- EXERCISE -
Please write out, exactly as given, every line of the entries below up to and including the line with "slew_margin: 20".

- DATA FOR REVIEW -
This design comes from an exercise in tuning for small area and a short achievable clock period on the open sky130 flow, not from production work.
Only simulation tests tie the RTL to the original design; equivalence was not proved.
No activity file was given, so power comes from the tool's default toggle rates.

Setup of build 57:
==> flow/design.v (excerpt) <==
module lifo #(parameter DEPTH = 64, DATA_WIDTH = 32)(
    input clk , rst, push, pop,
    input [DATA_WIDTH -1 :0]data_in,
    output reg [DATA_WIDTH -1 :0]data_out,
    output reg full, empty
    );
For scale: roughly 2,100 flip-flops, about 70 I/O pins, roughly 76,000 sq um of cells after synthesis.
clock: 4.0 ns
lec_check: 0
cap_margin: 20
core_margin: 2
core_utilization: 60
cts_cluster_diameter: 100
cts_cluster_size: 25
setup_slack_margin: 1.85
slew_margin: 20
run.sh (not shown) runs the stock make flow with config.mk's settings and CLKGATE_MAP_FILE= SYNTH_SCRIPT=/design/flow/synth_recipe.tcl, a recipe that flattens the netlist after the stock synthesis.
Changes in build 49 relative to build 57:
# build 57
export LEC_CHECK = 0
export CAP_MARGIN = 20
export CORE_MARGIN = 2
export CORE_UTILIZATION = 60
export CTS_CLUSTER_DIAMETER = 100
export CTS_CLUSTER_SIZE = 25
export SETUP_SLACK_MARGIN = 1.85
export SLEW_MARGIN = 20
create_clock -name core_clock -period 4.0 [get_ports {clk}]
# build 49
export LEC_CHECK = 0
export CAP_MARGIN = 20
export CORE_MARGIN = 2
export CORE_UTILIZATION = 65
export CTS_CLUSTER_DIAMETER = 100
export CTS_CLUSTER_SIZE = 25
export SETUP_SLACK_MARGIN = 2.0
export SLEW_MARGIN = 20
create_clock -name core_clock -period 4.0 [get_ports {clk}]
--- outcome ---
Build 49 completed end to end with timing, DRC and antenna clean. Comparing build 57 and build 49, the lower required time of the critical path was measured on build 57. Changes observed in build 49 relative to build 57: footprint of the multi-input gates rose by about 6%; synthesis-to-finish area growth rose by 4.2 points; final period demand of the worst path rose by 0.058 ns; clock network power share lower. Synthesized cell count: build 57 vs build 49 identical. Build 49 vs build 57: floorplan die width down in build 49.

- EXERCISE OUTPUT -
This design comes from an exercise in tuning for small area and a short achievable clock period on the open sky130 flow, not from production work.
Only simulation tests tie the RTL to the original design; equivalence was not proved.
No activity file was given, so power comes from the tool's default toggle rates.

Setup of build 57:
==> flow/design.v (excerpt) <==
module lifo #(parameter DEPTH = 64, DATA_WIDTH = 32)(
    input clk , rst, push, pop,
    input [DATA_WIDTH -1 :0]data_in,
    output reg [DATA_WIDTH -1 :0]data_out,
    output reg full, empty
    );
For scale: roughly 2,100 flip-flops, about 70 I/O pins, roughly 76,000 sq um of cells after synthesis.
clock: 4.0 ns
lec_check: 0
cap_margin: 20
core_margin: 2
core_utilization: 60
cts_cluster_diameter: 100
cts_cluster_size: 25
setup_slack_margin: 1.85
slew_margin: 20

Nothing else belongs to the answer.